This is bothering me in current and future data protection.
When is a profile no longer personal?
I’m thinking of a class, or even a year group of school children.
If you strip off enough identifiers or aggregate data so that individuals are no longer recognisable and could not be identified from other data — directly or indirectly — that is in your control or may come into your control, you no longer process personal data.
How far does Article 4(1) go to the boundary of what is identifiable on economic, cultural or social identity?
There is a growing number of research projects using public sector data (including education but often in conjunction and linkage with various others) in which personal data are used to profile and identify sets of characteristics, with a view to intervention.
Let’s take a case study.
Exclusions and absence, poverty, ethnicity, language, SEN and health, attainment indicators, their birth year and postcode areas are all profiled on individual level data in a data set of 100 London schools all to identify the characteristics of children more likely than others to drop out.
It’s a research project, with a view to shaping a NEET intervention program in early education (Not in Education, Employment or Training).

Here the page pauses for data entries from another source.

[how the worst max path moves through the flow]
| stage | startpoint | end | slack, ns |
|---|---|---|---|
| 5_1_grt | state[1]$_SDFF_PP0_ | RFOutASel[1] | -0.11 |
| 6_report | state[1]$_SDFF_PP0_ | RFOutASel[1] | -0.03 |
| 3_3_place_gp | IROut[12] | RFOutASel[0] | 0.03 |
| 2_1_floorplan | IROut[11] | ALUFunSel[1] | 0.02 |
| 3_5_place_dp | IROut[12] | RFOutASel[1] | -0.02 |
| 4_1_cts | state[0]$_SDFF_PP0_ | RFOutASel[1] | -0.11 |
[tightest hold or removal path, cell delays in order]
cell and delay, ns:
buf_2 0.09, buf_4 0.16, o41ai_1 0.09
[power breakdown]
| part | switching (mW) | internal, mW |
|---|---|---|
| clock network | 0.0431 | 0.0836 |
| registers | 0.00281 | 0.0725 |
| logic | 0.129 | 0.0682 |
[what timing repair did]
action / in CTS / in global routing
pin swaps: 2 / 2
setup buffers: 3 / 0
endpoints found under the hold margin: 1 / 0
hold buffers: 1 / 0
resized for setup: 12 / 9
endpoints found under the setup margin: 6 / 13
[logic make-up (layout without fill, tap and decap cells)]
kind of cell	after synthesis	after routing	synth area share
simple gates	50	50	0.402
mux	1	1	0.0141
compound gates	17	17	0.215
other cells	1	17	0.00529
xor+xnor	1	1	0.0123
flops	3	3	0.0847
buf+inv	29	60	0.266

There is no consent sought for using the education, health, probation, Police National Computer, and HMRC data like this, because it’s research, and enjoys an exemption.
Among the data collected BAME ethnicity and non-English language students in certain home postcodes are more prevalent. The names of pupils and DOB and their school address have been removed.

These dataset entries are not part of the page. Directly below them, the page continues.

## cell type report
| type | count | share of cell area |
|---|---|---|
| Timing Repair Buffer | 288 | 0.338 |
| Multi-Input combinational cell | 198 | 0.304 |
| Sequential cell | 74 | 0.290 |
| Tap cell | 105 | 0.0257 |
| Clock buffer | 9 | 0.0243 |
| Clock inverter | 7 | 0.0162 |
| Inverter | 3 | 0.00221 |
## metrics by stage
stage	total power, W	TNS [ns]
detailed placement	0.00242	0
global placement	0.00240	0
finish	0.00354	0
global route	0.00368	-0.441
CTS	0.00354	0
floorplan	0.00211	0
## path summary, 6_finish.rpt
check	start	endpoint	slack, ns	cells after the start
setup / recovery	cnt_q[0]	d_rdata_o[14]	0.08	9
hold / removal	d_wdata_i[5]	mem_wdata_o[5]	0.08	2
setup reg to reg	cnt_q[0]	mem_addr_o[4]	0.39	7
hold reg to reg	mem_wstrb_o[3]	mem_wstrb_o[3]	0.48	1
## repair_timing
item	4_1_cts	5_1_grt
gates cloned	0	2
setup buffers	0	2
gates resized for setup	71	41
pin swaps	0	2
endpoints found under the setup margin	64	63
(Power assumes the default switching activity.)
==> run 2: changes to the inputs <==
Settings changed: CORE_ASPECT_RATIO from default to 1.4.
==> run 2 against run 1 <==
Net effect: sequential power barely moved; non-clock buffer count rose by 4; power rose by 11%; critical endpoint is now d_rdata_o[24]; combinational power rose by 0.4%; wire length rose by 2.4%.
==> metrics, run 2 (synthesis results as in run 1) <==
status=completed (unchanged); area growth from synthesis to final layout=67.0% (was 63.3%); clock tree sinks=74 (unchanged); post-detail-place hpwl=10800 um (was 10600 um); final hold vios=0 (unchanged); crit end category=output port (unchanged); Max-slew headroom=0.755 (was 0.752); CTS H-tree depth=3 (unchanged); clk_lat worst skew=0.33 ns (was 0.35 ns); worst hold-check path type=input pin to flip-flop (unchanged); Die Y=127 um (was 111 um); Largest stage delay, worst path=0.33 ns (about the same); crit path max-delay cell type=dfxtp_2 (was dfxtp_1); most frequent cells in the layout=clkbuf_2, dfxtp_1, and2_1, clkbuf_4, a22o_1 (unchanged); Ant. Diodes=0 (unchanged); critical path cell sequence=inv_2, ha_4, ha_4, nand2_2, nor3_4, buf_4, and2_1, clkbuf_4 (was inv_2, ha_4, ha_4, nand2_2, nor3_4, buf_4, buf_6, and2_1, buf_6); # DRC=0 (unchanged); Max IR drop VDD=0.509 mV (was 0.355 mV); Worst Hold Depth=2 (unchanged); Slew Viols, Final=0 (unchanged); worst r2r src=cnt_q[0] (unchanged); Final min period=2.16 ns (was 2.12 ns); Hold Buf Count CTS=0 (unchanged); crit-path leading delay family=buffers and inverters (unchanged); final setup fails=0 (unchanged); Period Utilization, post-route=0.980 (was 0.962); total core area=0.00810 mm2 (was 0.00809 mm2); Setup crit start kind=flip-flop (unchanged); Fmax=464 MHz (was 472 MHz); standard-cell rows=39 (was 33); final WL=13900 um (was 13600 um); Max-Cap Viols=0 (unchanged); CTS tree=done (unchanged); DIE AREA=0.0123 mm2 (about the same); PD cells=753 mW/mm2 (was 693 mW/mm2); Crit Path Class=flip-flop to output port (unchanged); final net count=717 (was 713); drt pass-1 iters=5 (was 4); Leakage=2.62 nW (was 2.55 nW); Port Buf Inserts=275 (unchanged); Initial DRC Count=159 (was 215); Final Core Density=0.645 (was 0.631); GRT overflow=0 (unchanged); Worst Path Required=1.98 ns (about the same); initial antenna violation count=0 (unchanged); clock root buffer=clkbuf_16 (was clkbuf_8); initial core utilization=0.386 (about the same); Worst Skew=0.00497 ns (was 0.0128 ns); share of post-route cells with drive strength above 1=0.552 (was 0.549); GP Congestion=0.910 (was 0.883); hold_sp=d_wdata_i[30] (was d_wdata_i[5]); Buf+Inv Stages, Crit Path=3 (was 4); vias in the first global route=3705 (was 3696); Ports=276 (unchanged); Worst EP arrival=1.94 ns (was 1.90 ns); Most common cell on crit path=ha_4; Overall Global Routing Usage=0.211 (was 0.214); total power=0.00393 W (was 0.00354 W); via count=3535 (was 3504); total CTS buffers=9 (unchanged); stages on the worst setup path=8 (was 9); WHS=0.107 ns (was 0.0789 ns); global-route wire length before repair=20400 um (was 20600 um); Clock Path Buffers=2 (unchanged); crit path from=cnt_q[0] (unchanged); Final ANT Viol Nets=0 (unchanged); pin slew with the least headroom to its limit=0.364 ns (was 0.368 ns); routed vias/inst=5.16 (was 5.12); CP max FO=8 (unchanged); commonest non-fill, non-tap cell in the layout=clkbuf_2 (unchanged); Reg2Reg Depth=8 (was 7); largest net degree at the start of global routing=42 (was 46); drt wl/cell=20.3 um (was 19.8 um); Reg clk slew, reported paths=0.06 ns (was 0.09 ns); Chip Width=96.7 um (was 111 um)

In what is in effect a training dataset, to teach the researchers, “what does a potential NEET look like?” pupils with characteristics like Mohammed Jones, are more likely than others to be prevalent.
It does not permit the identification of the data subject as himself, but the data knows exactly what a pupil like MJ looks like.
Armed with these profiles of what potential NEETs look like, researchers now work with the 100 London schools, to give the resulting knowledge, to help teachers identify their children at risk of potential drop out, or exclusion, or of becoming a NEET.
In one London school, MJ, is a perfect match for the profile. The teacher is relieved from any active judgement who should join the program, he’s a perfect match for what to look for. He’s asked to attend a special intervention group, to identify and work on his risk factors.
The data are accurate. His profile does match. But would he have gone on to become NEET?
Is this research, or was it a targeted intervention?
Are the tests for research exemptions met?
Is this profiling and automated decision-making?
If the teacher is asked to “OK” the list, but will not in practice edit it, does that make it exempt from the profiling restriction for children?
The GDPR also sets out the rules (at Article 6(4)) on factors a controller must take into account to assess whether a new processing purpose is compatible with the purpose for which the data were initially collected.
But if the processing is done only after the identifiers are removed that could identify MJ, not just someone like him, does it apply?
In a world that talks about ever greater personalisation, we are in fact being treated less and less as an individual, but instead we’re constantly assessed by comparison, and probability, how we measure up against other profiles of other people built up from historical data.
Then it is used to predict what someone with a similar profile would do, and therefore by inference, what we the individual would do.
What is the difference in reality, of having given the researchers all the education, health, probation, Police National Computer, and HMRC — as they had it — and then giving them the identifying school datasets with pupils’ named data, and saying “match them up.”
I worry that we are at great risk, in risk prediction, of not using the word research, to mean what we think it means.
And our children are unprotected from bias and unexpected consequences as a result.